Start of Data shown

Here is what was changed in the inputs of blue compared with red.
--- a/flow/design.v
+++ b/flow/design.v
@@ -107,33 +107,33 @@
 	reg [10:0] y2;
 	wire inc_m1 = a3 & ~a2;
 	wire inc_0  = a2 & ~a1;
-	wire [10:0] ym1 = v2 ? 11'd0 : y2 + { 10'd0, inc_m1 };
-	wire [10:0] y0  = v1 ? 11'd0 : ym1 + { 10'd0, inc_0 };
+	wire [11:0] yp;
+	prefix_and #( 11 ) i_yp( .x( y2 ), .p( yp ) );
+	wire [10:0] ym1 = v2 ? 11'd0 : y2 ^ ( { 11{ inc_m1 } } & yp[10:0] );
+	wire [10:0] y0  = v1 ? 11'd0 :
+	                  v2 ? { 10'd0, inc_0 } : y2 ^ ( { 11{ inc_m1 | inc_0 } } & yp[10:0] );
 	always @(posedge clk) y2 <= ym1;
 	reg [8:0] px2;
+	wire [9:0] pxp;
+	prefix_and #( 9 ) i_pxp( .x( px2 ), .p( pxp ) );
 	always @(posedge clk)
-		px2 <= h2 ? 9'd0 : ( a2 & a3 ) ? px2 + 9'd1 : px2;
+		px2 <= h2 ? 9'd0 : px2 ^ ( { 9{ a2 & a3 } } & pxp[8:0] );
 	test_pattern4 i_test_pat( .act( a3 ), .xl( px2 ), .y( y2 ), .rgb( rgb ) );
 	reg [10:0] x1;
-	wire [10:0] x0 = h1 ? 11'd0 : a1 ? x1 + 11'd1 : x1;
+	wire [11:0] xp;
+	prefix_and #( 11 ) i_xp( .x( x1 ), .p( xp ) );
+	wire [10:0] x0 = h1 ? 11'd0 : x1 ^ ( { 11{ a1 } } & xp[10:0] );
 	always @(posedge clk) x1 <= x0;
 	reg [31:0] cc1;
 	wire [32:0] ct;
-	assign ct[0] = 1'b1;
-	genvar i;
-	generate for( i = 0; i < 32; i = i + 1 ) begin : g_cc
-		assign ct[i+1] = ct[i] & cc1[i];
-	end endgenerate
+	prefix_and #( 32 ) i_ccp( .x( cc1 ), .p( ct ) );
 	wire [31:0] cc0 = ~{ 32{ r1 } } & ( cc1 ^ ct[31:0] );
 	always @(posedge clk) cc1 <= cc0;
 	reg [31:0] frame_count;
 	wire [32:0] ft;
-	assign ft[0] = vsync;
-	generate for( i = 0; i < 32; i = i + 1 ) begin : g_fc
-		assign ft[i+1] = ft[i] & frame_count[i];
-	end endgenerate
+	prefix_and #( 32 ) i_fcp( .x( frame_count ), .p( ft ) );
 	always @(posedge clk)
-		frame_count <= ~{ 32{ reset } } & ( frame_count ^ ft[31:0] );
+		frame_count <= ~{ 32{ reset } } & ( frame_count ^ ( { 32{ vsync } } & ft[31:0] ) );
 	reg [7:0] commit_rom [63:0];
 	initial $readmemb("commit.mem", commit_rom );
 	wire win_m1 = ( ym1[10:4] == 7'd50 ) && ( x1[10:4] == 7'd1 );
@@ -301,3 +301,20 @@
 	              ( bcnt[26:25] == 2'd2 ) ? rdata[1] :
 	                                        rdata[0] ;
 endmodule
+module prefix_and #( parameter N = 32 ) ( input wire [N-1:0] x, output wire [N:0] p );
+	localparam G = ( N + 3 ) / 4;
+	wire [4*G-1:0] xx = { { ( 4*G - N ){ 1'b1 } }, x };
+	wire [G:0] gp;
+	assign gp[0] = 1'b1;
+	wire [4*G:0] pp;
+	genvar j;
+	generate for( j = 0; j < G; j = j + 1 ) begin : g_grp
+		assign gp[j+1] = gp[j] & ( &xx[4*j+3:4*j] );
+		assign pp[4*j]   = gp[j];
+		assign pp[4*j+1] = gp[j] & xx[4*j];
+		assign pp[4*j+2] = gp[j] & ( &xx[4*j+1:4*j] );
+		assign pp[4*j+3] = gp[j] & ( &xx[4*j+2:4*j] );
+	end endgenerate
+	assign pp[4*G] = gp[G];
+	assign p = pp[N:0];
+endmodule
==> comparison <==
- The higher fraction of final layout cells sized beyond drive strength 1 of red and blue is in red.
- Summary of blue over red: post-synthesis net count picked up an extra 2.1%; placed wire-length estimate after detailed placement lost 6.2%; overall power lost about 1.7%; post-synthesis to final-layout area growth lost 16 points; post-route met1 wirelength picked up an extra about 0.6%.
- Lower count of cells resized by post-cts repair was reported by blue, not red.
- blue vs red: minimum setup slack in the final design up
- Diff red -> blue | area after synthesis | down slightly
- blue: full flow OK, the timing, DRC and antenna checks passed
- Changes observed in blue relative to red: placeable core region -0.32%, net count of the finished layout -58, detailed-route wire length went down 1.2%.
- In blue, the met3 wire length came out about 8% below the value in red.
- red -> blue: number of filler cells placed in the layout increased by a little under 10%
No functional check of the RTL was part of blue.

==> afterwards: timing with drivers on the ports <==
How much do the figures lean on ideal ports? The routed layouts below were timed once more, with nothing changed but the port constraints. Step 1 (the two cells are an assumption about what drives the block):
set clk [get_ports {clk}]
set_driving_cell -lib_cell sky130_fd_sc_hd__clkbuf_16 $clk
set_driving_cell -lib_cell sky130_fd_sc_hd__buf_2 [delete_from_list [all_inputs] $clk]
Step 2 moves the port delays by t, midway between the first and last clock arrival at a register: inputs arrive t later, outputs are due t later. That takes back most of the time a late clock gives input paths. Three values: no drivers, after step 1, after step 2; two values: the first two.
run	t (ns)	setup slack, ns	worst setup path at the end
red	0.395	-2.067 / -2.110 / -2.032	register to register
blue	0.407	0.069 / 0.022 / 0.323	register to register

End of Data shown

What you need to do -
Return the entries above exactly as they appear.

Solution to the problem -
Here is what was changed in the inputs of blue compared with red.
--- a/flow/design.v
+++ b/flow/design.v
@@ -107,33 +107,33 @@
 	reg [10:0] y2;
 	wire inc_m1 = a3 & ~a2;
 	wire inc_0  = a2 & ~a1;
-	wire [10:0] ym1 = v2 ? 11'd0 : y2 + { 10'd0, inc_m1 };
-	wire [10:0] y0  = v1 ? 11'd0 : ym1 + { 10'd0, inc_0 };
+	wire [11:0] yp;
+	prefix_and #( 11 ) i_yp( .x( y2 ), .p( yp ) );
+	wire [10:0] ym1 = v2 ? 11'd0 : y2 ^ ( { 11{ inc_m1 } } & yp[10:0] );
+	wire [10:0] y0  = v1 ? 11'd0 :
+	                  v2 ? { 10'd0, inc_0 } : y2 ^ ( { 11{ inc_m1 | inc_0 } } & yp[10:0] );
 	always @(posedge clk) y2 <= ym1;
 	reg [8:0] px2;
+	wire [9:0] pxp;
+	prefix_and #( 9 ) i_pxp( .x( px2 ), .p( pxp ) );
 	always @(posedge clk)
-		px2 <= h2 ? 9'd0 : ( a2 & a3 ) ? px2 + 9'd1 : px2;
+		px2 <= h2 ? 9'd0 : px2 ^ ( { 9{ a2 & a3 } } & pxp[8:0] );
 	test_pattern4 i_test_pat( .act( a3 ), .xl( px2 ), .y( y2 ), .rgb( rgb ) );
 	reg [10:0] x1;
-	wire [10:0] x0 = h1 ? 11'd0 : a1 ? x1 + 11'd1 : x1;
+	wire [11:0] xp;
+	prefix_and #( 11 ) i_xp( .x( x1 ), .p( xp ) );
+	wire [10:0] x0 = h1 ? 11'd0 : x1 ^ ( { 11{ a1 } } & xp[10:0] );
 	always @(posedge clk) x1 <= x0;
 	reg [31:0] cc1;
 	wire [32:0] ct;
-	assign ct[0] = 1'b1;
-	genvar i;
-	generate for( i = 0; i < 32; i = i + 1 ) begin : g_cc
-		assign ct[i+1] = ct[i] & cc1[i];
-	end endgenerate
+	prefix_and #( 32 ) i_ccp( .x( cc1 ), .p( ct ) );
 	wire [31:0] cc0 = ~{ 32{ r1 } } & ( cc1 ^ ct[31:0] );
 	always @(posedge clk) cc1 <= cc0;
 	reg [31:0] frame_count;
 	wire [32:0] ft;
-	assign ft[0] = vsync;
-	generate for( i = 0; i < 32; i = i + 1 ) begin : g_fc
-		assign ft[i+1] = ft[i] & frame_count[i];
-	end endgenerate
+	prefix_and #( 32 ) i_fcp( .x( frame_count ), .p( ft ) );
 	always @(posedge clk)
-		frame_count <= ~{ 32{ reset } } & ( frame_count ^ ft[31:0] );
+		frame_count <= ~{ 32{ reset } } & ( frame_count ^ ( { 32{ vsync } } & ft[31:0] ) );
 	reg [7:0] commit_rom [63:0];
 	initial $readmemb("commit.mem", commit_rom );
 	wire win_m1 = ( ym1[10:4] == 7'd50 ) && ( x1[10:4] == 7'd1 );
@@ -301,3 +301,20 @@
 	              ( bcnt[26:25] == 2'd2 ) ? rdata[1] :
 	                                        rdata[0] ;
 endmodule
+module prefix_and #( parameter N = 32 ) ( input wire [N-1:0] x, output wire [N:0] p );
+	localparam G = ( N + 3 ) / 4;
+	wire [4*G-1:0] xx = { { ( 4*G - N ){ 1'b1 } }, x };
+	wire [G:0] gp;
+	assign gp[0] = 1'b1;
+	wire [4*G:0] pp;
+	genvar j;
+	generate for( j = 0; j < G; j = j + 1 ) begin : g_grp
+		assign gp[j+1] = gp[j] & ( &xx[4*j+3:4*j] );
+		assign pp[4*j]   = gp[j];
+		assign pp[4*j+1] = gp[j] & xx[4*j];
+		assign pp[4*j+2] = gp[j] & ( &xx[4*j+1:4*j] );
+		assign pp[4*j+3] = gp[j] & ( &xx[4*j+2:4*j] );
+	end endgenerate
+	assign pp[4*G] = gp[G];
+	assign p = pp[N:0];
+endmodule
==> comparison <==
- The higher fraction of final layout cells sized beyond drive strength 1 of red and blue is in red.
- Summary of blue over red: post-synthesis net count picked up an extra 2.1%; placed wire-length estimate after detailed placement lost 6.2%; overall power lost about 1.7%; post-synthesis to final-layout area growth lost 16 points; post-route met1 wirelength picked up an extra about 0.6%.
- Lower count of cells resized by post-cts repair was reported by blue, not red.
- blue vs red: minimum setup slack in the final design up
- Diff red -> blue | area after synthesis | down slightly
- blue: full flow OK, the timing, DRC and antenna checks passed
- Changes observed in blue relative to red: placeable core region -0.32%, net count of the finished layout -58, detailed-route wire length went down 1.2%.
- In blue, the met3 wire length came out about 8% below the value in red.
- red -> blue: number of filler cells placed in the layout increased by a little under 10%
No functional check of the RTL was part of blue.

==> afterwards: timing with drivers on the ports <==
How much do the figures lean on ideal ports? The routed layouts below were timed once more, with nothing changed but the port constraints. Step 1 (the two cells are an assumption about what drives the block):
set clk [get_ports {clk}]
set_driving_cell -lib_cell sky130_fd_sc_hd__clkbuf_16 $clk
set_driving_cell -lib_cell sky130_fd_sc_hd__buf_2 [delete_from_list [all_inputs] $clk]
Step 2 moves the port delays by t, midway between the first and last clock arrival at a register: inputs arrive t later, outputs are due t later. That takes back most of the time a late clock gives input paths. Three values: no drivers, after step 1, after step 2; two values: the first two.
run	t (ns)	setup slack, ns	worst setup path at the end
red	0.395	-2.067 / -2.110 / -2.032	register to register
blue	0.407	0.069 / 0.022 / 0.323	register to register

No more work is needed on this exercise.